> Task to carry out: Every record must be reproduced exactly. Leave none out.

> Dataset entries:

[Start of Attachment]

**src/rtl/alu_cmd_sequencer.sv**
```systemverilog
// alu_cmd_sequencer
//
// Command buffer and result-capture stage around an external combinational
// N-bit ALU. Commands {a, b, sel} are queued in a DEPTH-entry FIFO; the FIFO
// head drives the ALU, and the ALU's sum/carry are captured into a result
// register that is offered downstream.
//
// Handshakes (both sides): a transfer happens on a rising clk edge where
// valid && ready. The producer holds valid and its payload stable until that
// edge; ready never depends combinationally on the same side's valid.
//
// Optional feature: define ALU_CMD_SEQ_FLAGS_EN to build the registered
// out_zero / out_dz flags. When it is undefined both flags are tied to 0.
//
// Ports:
//   clk, rst_n             clock, asynchronous active-low reset
//   in_valid/in_ready      command handshake
//   in_a, in_b, in_sel     command payload (operands, opcode)
//   alu_a, alu_b, alu_sel  FIFO head to the ALU (zero when FIFO empty)
//   alu_sum, alu_cout      ALU results
//   out_valid/out_ready    result handshake
//   out_result, out_carry  registered ALU sum / carry-out
//   out_zero, out_dz       registered flags (flags build only)
//   count                  FIFO occupancy
module alu_cmd_sequencer #(
   parameter int N     = 8,
   parameter int DEPTH = 4
) (
   input  logic                     clk,
   input  logic                     rst_n,
   input  logic                     in_valid,
   output logic                     in_ready,
   input  logic [N-1:0]             in_a,
   input  logic [N-1:0]             in_b,
   input  logic [3:0]               in_sel,
   output logic [N-1:0]             alu_a,
   output logic [N-1:0]             alu_b,
   output logic [3:0]               alu_sel,
   input  logic [N-1:0]             alu_sum,
   input  logic                     alu_cout,
   output logic                     out_valid,
   input  logic                     out_ready,
   output logic [N-1:0]             out_result,
   output logic                     out_carry,
   output logic                     out_zero,
   output logic                     out_dz,
   output logic [$clog2(DEPTH):0]   count
);

   localparam int PW = $clog2(DEPTH);
   localparam int CW = PW + 1;
   localparam logic [CW-1:0] FULL_COUNT = CW'(DEPTH);

   logic [N-1:0] mem_a   [DEPTH];
   logic [N-1:0] mem_b   [DEPTH];
   logic [3:0]   mem_sel [DEPTH];

   logic [PW-1:0] wr_ptr;
   logic [PW-1:0] rd_ptr;
   logic          not_empty;
   logic          push;
   logic          load;

   assign not_empty = (count != '0);

   // Full is judged on the registered count only, so a pop in the same
   // cycle never frees a slot early and out_ready cannot reach in_ready.
   assign in_ready  = rst_n && (count < FULL_COUNT);
   assign push      = in_valid && in_ready;
   assign load      = not_empty && (!out_valid || out_ready);

   assign alu_a   = not_empty ? mem_a[rd_ptr]   : '0;
   assign alu_b   = not_empty ? mem_b[rd_ptr]   : '0;
   assign alu_sel = not_empty ? mem_sel[rd_ptr] : '0;

   // Storage needs no reset: its contents are only visible while count > 0.
   always_ff @(posedge clk) begin
      if (push) begin
         mem_a[wr_ptr]   <= in_a;
         mem_b[wr_ptr]   <= in_b;
         mem_sel[wr_ptr] <= in_sel;
      end
   end

   always_ff @(posedge clk or negedge rst_n) begin
      if (!rst_n) begin
         wr_ptr <= '0;
         rd_ptr <= '0;
         count  <= '0;
      end else begin
         if (push) wr_ptr <= wr_ptr + PW'(1);
         if (load) rd_ptr <= rd_ptr + PW'(1);
         case ({push, load})
            2'b10:   count <= count + CW'(1);
            2'b01:   count <= count - CW'(1);
            default: count <= count;
         endcase
      end
   end

   always_ff @(posedge clk or negedge rst_n) begin
      if (!rst_n) begin
         out_valid  <= 1'b0;
         out_result <= '0;
         out_carry  <= 1'b0;
      end else if (load) begin
         out_valid  <= 1'b1;
         out_result <= alu_sum;
         out_carry  <= alu_cout;
      end else if (out_ready) begin
         // Drain: result fields keep their last value.
         out_valid  <= 1'b0;
      end
   end

`ifdef ALU_CMD_SEQ_FLAGS_EN
   always_ff @(posedge clk or negedge rst_n) begin
      if (!rst_n) begin
         out_zero <= 1'b0;
         out_dz   <= 1'b0;
      end else if (load) begin
         out_zero <= (alu_sum == '0);
         out_dz   <= (alu_sel == 4'b0011) && (alu_b == '0);
      end
   end
`else
   assign out_zero = 1'b0;
   assign out_dz   = 1'b0;
`endif

endmodule

```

[End of Attachment]

> Response area:
**src/rtl/alu_cmd_sequencer.sv**
```systemverilog
// alu_cmd_sequencer
//
// Command buffer and result-capture stage around an external combinational
// N-bit ALU. Commands {a, b, sel} are queued in a DEPTH-entry FIFO; the FIFO
// head drives the ALU, and the ALU's sum/carry are captured into a result
// register that is offered downstream.
//
// Handshakes (both sides): a transfer happens on a rising clk edge where
// valid && ready. The producer holds valid and its payload stable until that
// edge; ready never depends combinationally on the same side's valid.
//
// Optional feature: define ALU_CMD_SEQ_FLAGS_EN to build the registered
// out_zero / out_dz flags. When it is undefined both flags are tied to 0.
//
// Ports:
//   clk, rst_n             clock, asynchronous active-low reset
//   in_valid/in_ready      command handshake
//   in_a, in_b, in_sel     command payload (operands, opcode)
//   alu_a, alu_b, alu_sel  FIFO head to the ALU (zero when FIFO empty)
//   alu_sum, alu_cout      ALU results
//   out_valid/out_ready    result handshake
//   out_result, out_carry  registered ALU sum / carry-out
//   out_zero, out_dz       registered flags (flags build only)
//   count                  FIFO occupancy
module alu_cmd_sequencer #(
   parameter int N     = 8,
   parameter int DEPTH = 4
) (
   input  logic                     clk,
   input  logic                     rst_n,
   input  logic                     in_valid,
   output logic                     in_ready,
   input  logic [N-1:0]             in_a,
   input  logic [N-1:0]             in_b,
   input  logic [3:0]               in_sel,
   output logic [N-1:0]             alu_a,
   output logic [N-1:0]             alu_b,
   output logic [3:0]               alu_sel,
   input  logic [N-1:0]             alu_sum,
   input  logic                     alu_cout,
   output logic                     out_valid,
   input  logic                     out_ready,
   output logic [N-1:0]             out_result,
   output logic                     out_carry,
   output logic                     out_zero,
   output logic                     out_dz,
   output logic [$clog2(DEPTH):0]   count
);

   localparam int PW = $clog2(DEPTH);
   localparam int CW = PW + 1;
   localparam logic [CW-1:0] FULL_COUNT = CW'(DEPTH);

   logic [N-1:0] mem_a   [DEPTH];
   logic [N-1:0] mem_b   [DEPTH];
   logic [3:0]   mem_sel [DEPTH];

   logic [PW-1:0] wr_ptr;
   logic [PW-1:0] rd_ptr;
   logic          not_empty;
   logic          push;
   logic          load;

   assign not_empty = (count != '0);

   // Full is judged on the registered count only, so a pop in the same
   // cycle never frees a slot early and out_ready cannot reach in_ready.
   assign in_ready  = rst_n && (count < FULL_COUNT);
   assign push      = in_valid && in_ready;
   assign load      = not_empty && (!out_valid || out_ready);

   assign alu_a   = not_empty ? mem_a[rd_ptr]   : '0;
   assign alu_b   = not_empty ? mem_b[rd_ptr]   : '0;
   assign alu_sel = not_empty ? mem_sel[rd_ptr] : '0;

   // Storage needs no reset: its contents are only visible while count > 0.
   always_ff @(posedge clk) begin
      if (push) begin
         mem_a[wr_ptr]   <= in_a;
         mem_b[wr_ptr]   <= in_b;
         mem_sel[wr_ptr] <= in_sel;
      end
   end

   always_ff @(posedge clk or negedge rst_n) begin
      if (!rst_n) begin
         wr_ptr <= '0;
         rd_ptr <= '0;
         count  <= '0;
      end else begin
         if (push) wr_ptr <= wr_ptr + PW'(1);
         if (load) rd_ptr <= rd_ptr + PW'(1);
         case ({push, load})
            2'b10:   count <= count + CW'(1);
            2'b01:   count <= count - CW'(1);
            default: count <= count;
         endcase
      end
   end

   always_ff @(posedge clk or negedge rst_n) begin
      if (!rst_n) begin
         out_valid  <= 1'b0;
         out_result <= '0;
         out_carry  <= 1'b0;
      end else if (load) begin
         out_valid  <= 1'b1;
         out_result <= alu_sum;
         out_carry  <= alu_cout;
      end else if (out_ready) begin
         // Drain: result fields keep their last value.
         out_valid  <= 1'b0;
      end
   end

`ifdef ALU_CMD_SEQ_FLAGS_EN
   always_ff @(posedge clk or negedge rst_n) begin
      if (!rst_n) begin
         out_zero <= 1'b0;
         out_dz   <= 1'b0;
      end else if (load) begin
         out_zero <= (alu_sum == '0);
         out_dz   <= (alu_sel == 4'b0011) && (alu_b == '0);
      end
   end
`else
   assign out_zero = 1'b0;
   assign out_dz   = 1'b0;
`endif

endmodule

```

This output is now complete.